Penangkapan Subuh di Perbatasan
Tim Resmob Jatanras Polda Jawa Tengah bersama Polresta Pati berhasil melacak keberadaan Ashari setelah tersangka dinyatakan menghilang pasca-penetapan status tersangka.
Dirreskrimum Polda Jateng, Kombes Pol Anwar Nasir, mengonfirmasi bahwa penangkapan dilakukan secara senyap pada pukul 04.45 WIB. Tersangka ditemukan bersembunyi di Desa Bakalan, Kecamatan Purwantoro, Wonogiri—wilayah yang berbatasan langsung dengan Jawa Timur.

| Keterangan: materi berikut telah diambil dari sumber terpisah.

File: src/rtl/nv_afifo_pkg.sv
// ---------------------------------------------------------------------------
// nv_afifo_pkg
// Shared helpers for the asynchronous FIFO controllers (write and read side).
//
// Contents:
//   AFIFO_SYNC_STAGES : number of flops in the pointer-crossing synchronizer
//   bin2gray(bin, w)  : binary -> Gray conversion of a w-bit value
//   gray2bin(gray, w) : Gray -> binary conversion of a w-bit value
//
// The conversions operate on a 32-bit container. Callers zero-extend their
// pointer into it and truncate the result back to their own width. Bits at
// or above the width argument are forced to zero, so the same function
// serves any pointer width up to 32.
// ---------------------------------------------------------------------------
package nv_afifo_pkg;

    localparam int unsigned AFIFO_SYNC_STAGES = 2;
    localparam int unsigned AFIFO_MAX_PTR_W   = 32;

    function automatic logic [31:0] width_mask(input int unsigned width);
        logic [31:0] mask;
        if (width >= AFIFO_MAX_PTR_W) begin
            mask = '1;
        end else begin
            mask = (32'd1 << width) - 32'd1;
        end
        return mask;
    endfunction

    function automatic logic [31:0] bin2gray(input logic [31:0] bin,
                                             input int unsigned width);
        logic [31:0] b;
        b = bin & width_mask(width);
        return b ^ (b >> 1);
    endfunction

    // Each binary bit is the XOR of all Gray bits at or above it. With the
    // unused upper bits masked to zero, the top bit of the live field simply
    // passes through, so the loop can run over the whole container.
    function automatic logic [31:0] gray2bin(input logic [31:0] gray,
                                             input int unsigned width);
        logic [31:0] bin;
        bin = gray & width_mask(width);
        for (int i = 30; i >= 0; i--) begin
            bin[i] = bin[i] ^ bin[i + 1];
        end
        return bin;
    endfunction

endpackage

File: src/rtl/nv_afifo_sync2.sv
// ---------------------------------------------------------------------------
// nv_afifo_sync2
// Two-flop synchronizer used to bring a Gray-coded pointer from the other
// clock domain into the local one. Because only one bit of a Gray pointer
// changes per step, a bit sampled mid-transition resolves to either the old
// or the new pointer value, never to an unrelated one.
//
// Ports:
//   clk   : destination-domain clock
//   rst_n : asynchronous active-low reset, clears both stages
//   d     : WIDTH-bit value from the source domain
//   q     : WIDTH-bit synchronized value, two clk cycles behind d
// ---------------------------------------------------------------------------
module nv_afifo_sync2 #(
    parameter int unsigned WIDTH = 1
) (
    input  logic             clk,
    input  logic             rst_n,
    input  logic [WIDTH-1:0] d,
    output logic [WIDTH-1:0] q
);

    logic [WIDTH-1:0] stage1_q;
    logic [WIDTH-1:0] stage1_d;
    logic [WIDTH-1:0] stage2_q;
    logic [WIDTH-1:0] stage2_d;

    always_comb begin
        stage1_d = d;
        stage2_d = stage1_q;
    end

    always_ff @(posedge clk or negedge rst_n) begin
        if (!rst_n) begin
            stage1_q <= '0;
            stage2_q <= '0;
        end else begin
            stage1_q <= stage1_d;
            stage2_q <= stage2_d;
        end
    end

    assign q = stage2_q;

endmodule

File: src/rtl/nv_afifo_wr_ctrl.sv
// ---------------------------------------------------------------------------
// nv_afifo_wr_ctrl
// Write-side pointer controller of an asynchronous FIFO. It owns the write
// pointer (binary and Gray), brings the read pointer across from the read
// domain, derives the full flag and the write-side occupancy, and produces
// the RAM write strobe/address plus the write-side clock-gate enable.
// There is no storage or payload path in here.
//
// Ports:
//   wr_clk         : write-domain clock
//   wr_reset_      : asynchronous active-low reset
//   wr_req         : producer write request
//   wr_busy        : FIFO full; writes are refused while high
//   rd_ptr_gray    : Gray read pointer from the read domain (asynchronous)
//   one_hot_enable : DFT one-hot clocking mode
//   tp             : DFT test-pattern phase
//   wr_en          : RAM write strobe (a write is accepted this cycle)
//   wr_adr         : RAM write address
//   wr_ptr_gray    : Gray write pointer toward the read domain
//   wr_count       : occupied entries as seen from the write side
//   wr_clk_en      : enable for the write-side RAM clock gate
//   wr_idle        : no request pending and no write in flight
// ---------------------------------------------------------------------------
module nv_afifo_wr_ctrl
    import nv_afifo_pkg::*;
#(
    parameter int unsigned DEPTH = 8,
    parameter int unsigned AW    = 3
) (
    input  logic          wr_clk,
    input  logic          wr_reset_,
    input  logic          wr_req,
    output logic          wr_busy,
    input  logic [AW:0]   rd_ptr_gray,
    input  logic          one_hot_enable,
    input  logic          tp,
    output logic          wr_en,
    output logic [AW-1:0] wr_adr,
    output logic [AW:0]   wr_ptr_gray,
    output logic [AW:0]   wr_count,
    output logic          wr_clk_en,
    output logic          wr_idle
);

    localparam int unsigned PW = AW + 1;

    // Full means the write pointer is exactly one lap ahead of the read
    // pointer. In Gray code that is the read pointer with its two MSBs
    // inverted and all lower bits equal.
    localparam logic [AW:0] FULL_MASK = PW'(3) << (AW - 1);

    logic [AW:0] wr_ptr_bin_q;
    logic [AW:0] wr_ptr_bin_d;
    logic [AW:0] wr_ptr_gray_q;
    logic [AW:0] wr_ptr_gray_d;
    logic        wr_en_d1_q;
    logic        wr_en_d1_d;

    logic [AW:0] rd_sync;
    logic [AW:0] rd_sync_bin;
    logic        accept;
    logic        func_en;

    // The read pointer is the only signal that crosses into this domain,
    // and this synchronizer is the only thing that samples it.
    nv_afifo_sync2 #(
        .WIDTH (PW)
    ) u_rd_sync (
        .clk   (wr_clk),
        .rst_n (wr_reset_),
        .d     (rd_ptr_gray),
        .q     (rd_sync)
    );

    // The full flag compares two registers only, so wr_req never has a
    // combinational path to wr_busy. The Gray pointer is recomputed from the
    // incremented binary pointer so that both registers move together.
    always_comb begin
        wr_busy       = (wr_ptr_gray_q == (rd_sync ^ FULL_MASK));
        accept        = wr_req & ~wr_busy;
        wr_ptr_bin_d  = wr_ptr_bin_q;
        wr_ptr_gray_d = wr_ptr_gray_q;
        if (accept) begin
            wr_ptr_bin_d  = wr_ptr_bin_q + PW'(1);
            wr_ptr_gray_d = PW'(bin2gray(32'(wr_ptr_bin_d), PW));
        end
        wr_en_d1_d    = accept;
    end

    // Occupancy uses modulo-2*DEPTH arithmetic on the extra-bit pointers;
    // it reads DEPTH exactly when the Gray comparison above reports full.
    always_comb begin
        rd_sync_bin = PW'(gray2bin(32'(rd_sync), PW));
        wr_count    = wr_ptr_bin_q - rd_sync_bin;
    end

    // The clock gate stays open for the cycle after a write so the RAM
    // captures it. In one-hot DFT mode it opens only during the test-pattern
    // phase, while the pointers keep running normally.
    always_comb begin
        func_en   = wr_req | wr_en_d1_q;
        wr_clk_en = func_en & (~one_hot_enable | tp);
        wr_idle   = ~wr_req & ~wr_en_d1_q;
        wr_en     = accept;
        wr_adr    = wr_ptr_bin_q[AW-1:0];
        wr_ptr_gray = wr_ptr_gray_q;
    end

    always_ff @(posedge wr_clk or negedge wr_reset_) begin
        if (!wr_reset_) begin
            wr_ptr_bin_q  <= '0;
            wr_ptr_gray_q <= '0;
            wr_en_d1_q    <= 1'b0;
        end else begin
            wr_ptr_bin_q  <= wr_ptr_bin_d;
            wr_ptr_gray_q <= wr_ptr_gray_d;
            wr_en_d1_q    <= wr_en_d1_d;
        end
    end

endmodule
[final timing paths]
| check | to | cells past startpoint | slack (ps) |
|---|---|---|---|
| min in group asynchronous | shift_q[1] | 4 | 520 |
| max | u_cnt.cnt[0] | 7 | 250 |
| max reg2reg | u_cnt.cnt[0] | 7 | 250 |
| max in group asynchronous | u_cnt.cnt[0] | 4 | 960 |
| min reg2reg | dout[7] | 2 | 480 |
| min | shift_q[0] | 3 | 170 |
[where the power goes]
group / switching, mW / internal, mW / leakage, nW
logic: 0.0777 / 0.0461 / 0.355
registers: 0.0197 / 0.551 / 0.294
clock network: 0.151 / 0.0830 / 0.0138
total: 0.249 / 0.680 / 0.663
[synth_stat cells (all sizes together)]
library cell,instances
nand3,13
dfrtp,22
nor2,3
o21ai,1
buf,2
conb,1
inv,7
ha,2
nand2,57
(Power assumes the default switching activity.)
==> src/rtl/mem_port_arbiter.sv <==
// Shares the single MemArray port between fetch and load/store: data priority with a
// fetch starvation guard, 1-cycle tagged read return, out-of-range stores suppressed.
module mem_port_arbiter #(
    parameter int DBITS   = 16,
    parameter int ABITS   = 12,
    parameter int MAXWAIT = 3,
    localparam int WW = ($clog2(MAXWAIT + 1) > 2) ? $clog2(MAXWAIT + 1) : 2
) (
    input  logic          clk,
    input  logic          rst_n,
    mem_port_arbiter_if.slave bus,
    output logic [1:0]    dbg_tag,
    output logic [WW-1:0] dbg_wcnt
);
    typedef enum logic [1:0] {
        TAG_NONE = 2'd0,
        TAG_IRET = 2'd1,
        TAG_DRET = 2'd2
    } tag_t;

    localparam logic [DBITS-1:0] DEAD = DBITS'(16'hDEAD);

    tag_t          tag, tag_next;
    logic [WW-1:0] wcnt;
    logic          oor;
    logic          force_fetch;
    logic          dgnt;
    logic          ignt;
    logic          in_range;

    generate
        if (ABITS + 1 < DBITS) begin : g_range
            assign in_range = (bus.daddr[DBITS-1:ABITS+1] == '0);
        end else begin : g_full
            assign in_range = 1'b1;
        end
    endgenerate

    // Grants are held off while in reset so nothing reaches memory.
    assign force_fetch = bus.ireq && (wcnt == WW'(MAXWAIT));
    assign dgnt        = rst_n && bus.dreq && !force_fetch;
    assign ignt        = rst_n && bus.ireq && !dgnt;

    assign bus.dgnt  = dgnt;
    assign bus.ignt  = ignt;
    assign bus.maddr = dgnt ? bus.daddr[ABITS:1] : bus.iaddr[ABITS:1];
    assign bus.mdin  = bus.dwdata;
    assign bus.mwe   = dgnt && bus.dwe && in_range;

    // Counts data grants that overtook a pending fetch.
    always_ff @(posedge clk or negedge rst_n) begin
        if (!rst_n) begin
            wcnt <= '0;
        end else if (!bus.ireq || ignt) begin
            wcnt <= '0;
        end else if (dgnt && (wcnt != WW'(MAXWAIT))) begin
            wcnt <= wcnt + 1'b1;
        end
    end

    always_ff @(posedge clk or negedge rst_n) begin
        if (!rst_n) begin
            tag <= TAG_NONE;
            oor <= 1'b0;
        end else begin
            tag <= tag_next;
            if (dgnt && !bus.dwe) begin
                oor <= !in_range;
            end
        end
    end

    always_comb begin
        tag_next = TAG_NONE;
        if (ignt) begin
            tag_next = TAG_IRET;
        end else if (dgnt && !bus.dwe) begin
            tag_next = TAG_DRET;
        end
    end

    always_comb begin
        bus.ivalid = (tag == TAG_IRET);
        bus.dvalid = (tag == TAG_DRET);
        bus.idata  = bus.mdout;
        bus.drdata = oor ? DEAD : bus.mdout;
    end

    assign dbg_tag  = tag;
    assign dbg_wcnt = wcnt;
endmodule
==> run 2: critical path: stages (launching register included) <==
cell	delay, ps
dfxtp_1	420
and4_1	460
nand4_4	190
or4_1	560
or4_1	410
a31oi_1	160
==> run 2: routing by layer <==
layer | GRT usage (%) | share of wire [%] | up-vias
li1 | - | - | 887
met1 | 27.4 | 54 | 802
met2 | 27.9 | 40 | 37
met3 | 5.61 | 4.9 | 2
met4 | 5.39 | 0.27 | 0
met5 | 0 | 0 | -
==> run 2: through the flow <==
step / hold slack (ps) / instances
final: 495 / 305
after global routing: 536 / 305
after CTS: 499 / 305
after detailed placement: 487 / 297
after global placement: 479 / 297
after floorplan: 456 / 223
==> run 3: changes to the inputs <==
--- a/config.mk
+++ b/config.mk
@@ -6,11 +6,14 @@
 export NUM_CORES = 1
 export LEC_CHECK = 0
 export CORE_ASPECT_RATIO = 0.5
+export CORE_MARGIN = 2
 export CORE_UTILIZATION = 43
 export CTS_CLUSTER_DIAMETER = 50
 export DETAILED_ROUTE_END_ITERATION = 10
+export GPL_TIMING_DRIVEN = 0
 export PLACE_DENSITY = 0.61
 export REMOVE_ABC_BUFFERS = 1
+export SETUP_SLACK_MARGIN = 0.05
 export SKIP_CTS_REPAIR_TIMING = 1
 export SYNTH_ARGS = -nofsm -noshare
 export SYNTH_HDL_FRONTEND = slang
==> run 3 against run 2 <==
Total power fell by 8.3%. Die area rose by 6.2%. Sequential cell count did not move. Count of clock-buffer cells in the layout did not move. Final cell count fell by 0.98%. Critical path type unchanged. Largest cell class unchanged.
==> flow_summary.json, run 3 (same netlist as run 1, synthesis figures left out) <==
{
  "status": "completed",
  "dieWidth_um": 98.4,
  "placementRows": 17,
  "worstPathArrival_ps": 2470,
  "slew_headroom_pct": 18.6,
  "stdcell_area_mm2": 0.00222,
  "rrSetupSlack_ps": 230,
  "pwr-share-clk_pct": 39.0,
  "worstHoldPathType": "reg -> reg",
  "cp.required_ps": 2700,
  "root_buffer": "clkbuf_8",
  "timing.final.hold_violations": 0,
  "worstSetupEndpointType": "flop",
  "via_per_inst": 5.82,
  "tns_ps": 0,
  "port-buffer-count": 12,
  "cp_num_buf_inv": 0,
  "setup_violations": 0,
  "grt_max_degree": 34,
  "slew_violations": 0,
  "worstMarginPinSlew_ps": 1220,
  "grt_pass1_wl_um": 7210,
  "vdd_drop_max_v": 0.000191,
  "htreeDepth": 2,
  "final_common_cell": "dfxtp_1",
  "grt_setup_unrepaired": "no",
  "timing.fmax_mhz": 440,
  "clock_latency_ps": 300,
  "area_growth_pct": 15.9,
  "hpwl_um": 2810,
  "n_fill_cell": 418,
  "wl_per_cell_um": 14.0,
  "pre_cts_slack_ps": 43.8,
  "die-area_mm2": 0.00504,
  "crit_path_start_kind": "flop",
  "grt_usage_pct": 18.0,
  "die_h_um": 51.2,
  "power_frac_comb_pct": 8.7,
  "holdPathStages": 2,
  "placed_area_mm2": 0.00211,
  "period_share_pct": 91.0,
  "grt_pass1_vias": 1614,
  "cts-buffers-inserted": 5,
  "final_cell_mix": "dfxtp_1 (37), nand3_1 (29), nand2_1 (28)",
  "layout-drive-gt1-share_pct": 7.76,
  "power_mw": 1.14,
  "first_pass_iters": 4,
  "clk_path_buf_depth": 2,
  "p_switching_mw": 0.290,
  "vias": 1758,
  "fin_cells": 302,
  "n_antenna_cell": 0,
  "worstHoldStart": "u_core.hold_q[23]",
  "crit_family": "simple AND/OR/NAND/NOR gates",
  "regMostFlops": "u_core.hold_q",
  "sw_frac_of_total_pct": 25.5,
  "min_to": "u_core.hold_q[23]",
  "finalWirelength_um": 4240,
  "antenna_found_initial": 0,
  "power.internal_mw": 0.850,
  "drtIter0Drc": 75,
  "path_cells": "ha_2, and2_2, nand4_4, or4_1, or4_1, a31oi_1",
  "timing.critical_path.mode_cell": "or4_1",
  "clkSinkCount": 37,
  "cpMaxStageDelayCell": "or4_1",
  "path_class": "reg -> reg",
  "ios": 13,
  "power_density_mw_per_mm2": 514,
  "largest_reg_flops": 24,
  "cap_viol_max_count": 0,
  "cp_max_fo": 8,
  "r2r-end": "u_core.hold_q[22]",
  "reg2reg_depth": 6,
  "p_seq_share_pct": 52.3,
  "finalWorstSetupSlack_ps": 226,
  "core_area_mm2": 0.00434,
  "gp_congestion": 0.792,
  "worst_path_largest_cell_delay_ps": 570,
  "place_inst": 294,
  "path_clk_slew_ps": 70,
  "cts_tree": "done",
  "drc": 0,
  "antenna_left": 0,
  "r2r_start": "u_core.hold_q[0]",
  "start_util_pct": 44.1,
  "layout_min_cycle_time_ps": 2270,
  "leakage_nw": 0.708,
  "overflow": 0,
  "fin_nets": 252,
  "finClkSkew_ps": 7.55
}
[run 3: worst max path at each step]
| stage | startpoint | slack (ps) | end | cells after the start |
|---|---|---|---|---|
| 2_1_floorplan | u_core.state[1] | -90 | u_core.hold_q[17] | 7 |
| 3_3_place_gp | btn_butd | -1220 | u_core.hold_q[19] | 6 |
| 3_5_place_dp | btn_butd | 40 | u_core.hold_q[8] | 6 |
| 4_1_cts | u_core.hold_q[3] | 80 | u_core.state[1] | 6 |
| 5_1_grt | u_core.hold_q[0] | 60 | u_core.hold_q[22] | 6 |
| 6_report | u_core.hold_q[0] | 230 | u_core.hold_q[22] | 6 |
<file path="src/rtl/alu_seq_pkg.sv">
// Shared types and constants for the ALU operand sequencer.
// State encodings are visible on the LED debug bus.
package alu_seq_pkg;

  localparam int STATE_W   = 3;
  localparam int DEF_WIDTH = 4;
  localparam int DEF_OP_W  = 3;

  typedef enum logic [STATE_W-1:0] {
    GET_A  = 3'd0,
    GET_B  = 3'd1,
    GET_OP = 3'd2,
    ISSUE  = 3'd3,
    DONE   = 3'd4
  } state_t;

endpackage

</file>
<file path="src/rtl/key_edge_sync.sv">
// Synchroniser chain for an async key plus rising-edge detector.
// Emits one pulse per 0->1 of the synchronised level.
module key_edge_sync #(
  parameter int SYNC_STAGES = 2
) (
  input  logic clock,
  input  logic resetn,
  input  logic in,
  output logic pulse
);

  logic [SYNC_STAGES-1:0] sync;
  logic                   prev;

  // shift the raw level in and keep last synced level
  always_ff @(posedge clock or negedge resetn) begin
    if (!resetn) begin
      sync <= '0;
      prev <= 1'b0;
    end else begin
      sync <= {sync[SYNC_STAGES-2:0], in};
      prev <= sync[SYNC_STAGES-1];
    end
  end

  assign pulse = sync[SYNC_STAGES-1] & ~prev;

endmodule

</file>
<file path="src/rtl/alu_operand_sequencer.sv">
// Collects A, B and opcode over three key presses, then issues them.
// Define ALU_SEQ_CHAIN_EN to feed the result back as the next A.
module alu_operand_sequencer
  import alu_seq_pkg::*;
#(
  parameter int WIDTH       = DEF_WIDTH,
  parameter int OP_W        = DEF_OP_W,
  parameter int SYNC_STAGES = 2
) (
  input  logic               clock,
  input  logic               resetn,
  input  logic               enter,
  input  logic [WIDTH-1:0]   data_in,
  input  logic [OP_W-1:0]    op_in,
  input  logic [2*WIDTH-1:0] alu_result,
  output logic [WIDTH-1:0]   operand_a,
  output logic [WIDTH-1:0]   operand_b,
  output logic [OP_W-1:0]    opcode,
  output logic               alu_valid,
  output logic [2*WIDTH-1:0] result_reg,
  output logic               done,
  output logic [2:0]         state_dbg
);

  state_t state_q;
  state_t state_d;
  logic   enter_pulse;
  logic   ld_a;
  logic   ld_b;
  logic   ld_op;
  logic   ld_res;
`ifdef ALU_SEQ_CHAIN_EN
  logic   chain;
`endif

  key_edge_sync #(
    .SYNC_STAGES(SYNC_STAGES)
  ) u_sync (
    .clock (clock),
    .resetn(resetn),
    .in    (enter),
    .pulse (enter_pulse)
  );

  // state register
  always_ff @(posedge clock or negedge resetn) begin
    if (!resetn) state_q <= GET_A;
    else         state_q <= state_d;
  end

  // next state and capture enables
  always_comb begin
    state_d = state_q;
    ld_a    = 1'b0;
    ld_b    = 1'b0;
    ld_op   = 1'b0;
    ld_res  = 1'b0;
`ifdef ALU_SEQ_CHAIN_EN
    chain   = 1'b0;
`endif
    unique case (state_q)
      GET_A: if (enter_pulse) begin
        ld_a    = 1'b1;
        state_d = GET_B;
      end
      GET_B: if (enter_pulse) begin
        ld_b    = 1'b1;
        state_d = GET_OP;
      end
      GET_OP: if (enter_pulse) begin
        ld_op   = 1'b1;
        state_d = ISSUE;
      end
      ISSUE: begin
        ld_res  = 1'b1;
        state_d = DONE;
      end
      DONE: if (enter_pulse) begin
`ifdef ALU_SEQ_CHAIN_EN
        ld_a    = 1'b1;
        chain   = 1'b1;
        state_d = GET_B;
`else
        state_d = GET_A;
`endif
      end
      default: state_d = GET_A;
    endcase
  end

  // capture registers, each written only by its own enable
  always_ff @(posedge clock or negedge resetn) begin
    if (!resetn) begin
      operand_a  <= '0;
      operand_b  <= '0;
      opcode     <= '0;
      result_reg <= '0;
    end else begin
`ifdef ALU_SEQ_CHAIN_EN
      if (ld_a)
        operand_a <= chain ? result_reg[WIDTH-1:0]
                           : data_in;
`else
      if (ld_a)   operand_a  <= data_in;
`endif
      if (ld_b)   operand_b  <= data_in;
      if (ld_op)  opcode     <= op_in;
      if (ld_res) result_reg <= alu_result;
    end
  end

  assign alu_valid = (state_q == ISSUE);
  assign done      = (state_q == DONE);
  assign state_dbg = state_q;

endmodule

</file>
<file path="config.mk">
export PLATFORM = sky130hd
export DESIGN_NAME = alu_operand_sequencer
export DESIGN_NICKNAME = d
export VERILOG_FILES = /design/src/rtl/alu_seq_pkg.sv /design/src/rtl/key_edge_sync.sv /design/src/rtl/alu_operand_sequencer.sv
export SDC_FILE = /design/constraint.sdc
export NUM_CORES = 1
export LEC_CHECK = 0
export ABC_AREA = 1
export BUFFER_PORTS_ARGS = -buffer_cell sky130_fd_sc_hd__buf_4
export CAP_MARGIN = 20
export CELL_PAD_IN_SITES_DETAIL_PLACEMENT = 1
export CELL_PAD_IN_SITES_GLOBAL_PLACEMENT = 1
export CORE_UTILIZATION = 30
export CTS_CLUSTER_DIAMETER = 80
export CTS_CLUSTER_SIZE = 16
export DETAILED_ROUTE_END_ITERATION = 10
export PLACE_DENSITY = 0.82
export RECOVER_POWER = 100
export SYNTH_ARGS = -nofsm -noshare
export SYNTH_HDL_FRONTEND = slang
export SYNTH_SLANG_ARGS = --single-unit
</file>
<file path="constraint.sdc">
create_clock -name clock -period 0.9 [get_ports clock]
set_input_delay 0.18 -clock clock [delete_from_list [all_inputs] [get_ports clock]]
set_output_delay 0.18 -clock clock [all_outputs]
set_load 0.03 [all_outputs]
</file>
==> flow_summary.ini <==
[outcome]
status = finished, violations left
violations = setup timing

[routing]
avgViaCountPerCell = 4.62
first_iter_violations = 23
wirelength_um = 3730
dr.pass1.iters = 4
drc = 0
ant_nets = 0
vias = 1118
wl_per_cell_um = 15.4

[synthesis]
ys_seq_area_share_pct = 61.8
netlist_area_um2 = 1010
yosys.area_share.xor_xnor_pct = 0
muxShareOfSynthArea_pct = 0
yosys_warnings = 0
synth_top_area_cell = dfrtp_1
synth_top_family_by_area = simple AND/OR/NAND/NOR gates
synth_compound_gate_area_share_pct = 0.494
synth_nets = 130
synthSimpleGateAreaFrac_pct = 33.6
ys_ff_latch = 25
avgSynthCellArea_um2 = 9.04
synthCells = 112
synth_cell_types = 13
yosys.area.top_type_share_pct = 61.8
synthTopCellsByArea = dfrtp_1, nand2_1, nand3_1
synth-adder-area-share_pct = 0

[flow_run]
max_cap_violations = 0

[clock_tree]
cts_inserted_buffers = 3
cts_max_path_buffers = 2
tritoncts = built
path_clk_slew_ns = 0.14
cts_num_sinks = 25
root_buffer = clkbuf_4
cts_max_level = 1
worstSkewPairLatency_ns = 0.32

[grt]
track_usage_pct = 22.0
globalRoute.totalOverflow = 0
grt_pass1_wl_um = 5730
antenna_found_initial = 0
gr-usage-met1_pct = 24.6
grt_pass1_vias = 1227
grt_start_max_net_pins = 26
busiest_layer = met2
grtUsageMet3_pct = 1.30
met2_usage_pct = 42.5

[worst_setup_path]
path_cells = inv_2, nand2_4, nor2_4, buf_6
path_buf_inv = 2
r2r-start = state_dbg[1]
crit_start = state_dbg[0]
cp.required_ns = 0.72
cp_top_family = flip-flops
crit_type = reg2out
critPathSlowestCell = dfrtp_2
max_stage_delay_ns = 0.48
critPathLaunchType = flip-flop
cp.arrival_ns = 1.22
cp_max_fo = 5
crit_path_end_kind = output pin

[placement]
place.gp.congestion = 0.833
dp_slack_ns = -0.189
port-buffer-count = 41
hpwl_um = 2100
dp.cells = 206

[pwr]
total_power_mw = 7.72
ir_worst_vdd_v = 0.00154
cellLeakagePower_nw = 1.01
power.density_nw_per_um2 = 3980

[sta]
tns_ns = -12.48
period_needed_ns = 1.40
skew_ns = 0.00447
setup_viol = 46
rsz0062_at_grt = true
fmax_mhz = 715
tightest_slew_ns = 0.585
finalWorstSetupSlack_ns = -0.499
relSlewSlack_pct = 61.0
period_share_pct = 155
drv_slew = 0
whs_ns = 0.0454
hold_viol = 0

[min_path]
hold_path_class = in2reg
hold_start = alu_result[1]

[die]
core_um2 = 3130
initial_core_util_pct = 32.4
fp.dieH_um = 60.1
design.die.area_um2 = 3610
die_w_um = 60.1
ioPinCount = 42
num_rows = 20

[final_layout]
largest_register_ffs = 8
layout_commonest_cell = buf_4
final_layout_size_suffix_gt1_share_pct = 65.2
final_cell_mix = buf_4, buf_6, nand2_1, nand2_2, dfrtp_1
area_delta_synth_final_pct = 91.7
nets = 217
diodes = 0
stdcell_count = 242
layer usage:
layer | routed length (um) | vias up
met5 | 0 | -
met4 | 94 | 0
met3 | 131 | 8
met2 | 2070 | 38
met1 | 1430 | 554
li1 | - | 518
power breakdown:
group / leakage, nW / internal (mW) / switching [mW]
clock: 0.0150 / 0.173 / 0.339
sequential: 0.301 / 1.63 / 0.445
combinational: 0.694 / 2.48 / 2.65
worst paths after layout:
| path | end | slack [ns] | depth (start not counted) |
|---|---|---|---|
| min reg2reg | u_sync.sync[1] | 0.38 | 0 |
| min in group asynchronous | operand_b[0] | 0.38 | 2 |
| max in group asynchronous | state_dbg[0] | 0.11 | 2 |
| max reg2reg | operand_b[2] | -0.42 | 6 |
| min | result_reg[1] | 0.05 | 3 |
| max | done | -0.50 | 4 |
kinds of logic (layout without fill, tap and decap cells):
family                 count (synthesis)  after routing
buffers and inverters                  8             94
and+or+nand+nor                       78             78
AOI/OAI and AO/OA                      1              1
DFF                                   25             25
metrics by stage:
stage	area (um^2)	util [%]
floorplan	1020	-
global placement	1450	46.4
detailed placement	1450	46.4
CTS	1790	57.2
global route	1940	62.0
finish	1940	62.0
tightest hold or removal path, cell delays in order:
cell,delay [ns]
buf_4,0.08
nand2_1,0.04
nand2_1,0.04
layout make-up:
| cell class | count | area, um^2 |
|---|---|---|
| multi-input combinational | 79 | 445 |
| timing repair buffer | 84 | 757 |
| inverter | 6 | 27.5 |
| tap | 44 | 55.1 |
| clock buffer | 4 | 26.3 |
| fill | 360 | 1190 |
| sequential | 25 | 629 |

”Benar, pelaku sudah diamankan oleh tim gabungan. Saat ditangkap, tersangka mengenakan batik dan jaket hitam. Kami langsung memborgol tersangka menggunakan kabel ties untuk pengamanan,” ujar Kombes Anwar Nasir.
Mangkir dan Tidak Kooperatif
Langkah jemput paksa ini diambil lantaran Ashari dinilai tidak kooperatif terhadap proses hukum. Sebelumnya, penyidik Polresta Pati telah melayangkan panggilan resmi pada Senin (4/5), namun tersangka mangkir tanpa keterangan.
Bahkan, tersangka diketahui memutus komunikasi dengan keluarga maupun penasihat hukumnya dan melarikan diri keluar kota. Wakasatreskrim Polresta Pati, Iswantoro, menegaskan bahwa pihaknya telah mengantongi bukti-bukti kuat sebelum menetapkan Ashari sebagai tersangka tunggal.
”Kami sudah melalui prosedur hukum yang ada. Karena tersangka tidak hadir pada panggilan pertama dan terdeteksi melarikan diri, maka kami lakukan tindakan tegas,” tegas Iswantoro.
Desakan Publik dan Keadilan Korban
Kasus ini menjadi sorotan publik setelah puluhan santriwati mengaku menjadi korban pelecehan di lingkungan pesantren. Desakan dari warga sekitar dan GP Ansor Pati sebelumnya sempat memicu ketegangan, menuntut agar kepolisian segera menangkap sang kiai demi mencegah jatuhnya lebih banyak korban.
Saat ini, Ashari tengah dalam perjalanan menuju Mapolresta Pati untuk menjalani pemeriksaan tambahan serta proses penahanan. Atas perbuatannya, tersangka terancam dijerat dengan Undang-Undang Perlindungan Anak dan TPKS (Tindak Pidana Kekerasan Seksual) dengan ancaman hukuman penjara di atas 15 tahun.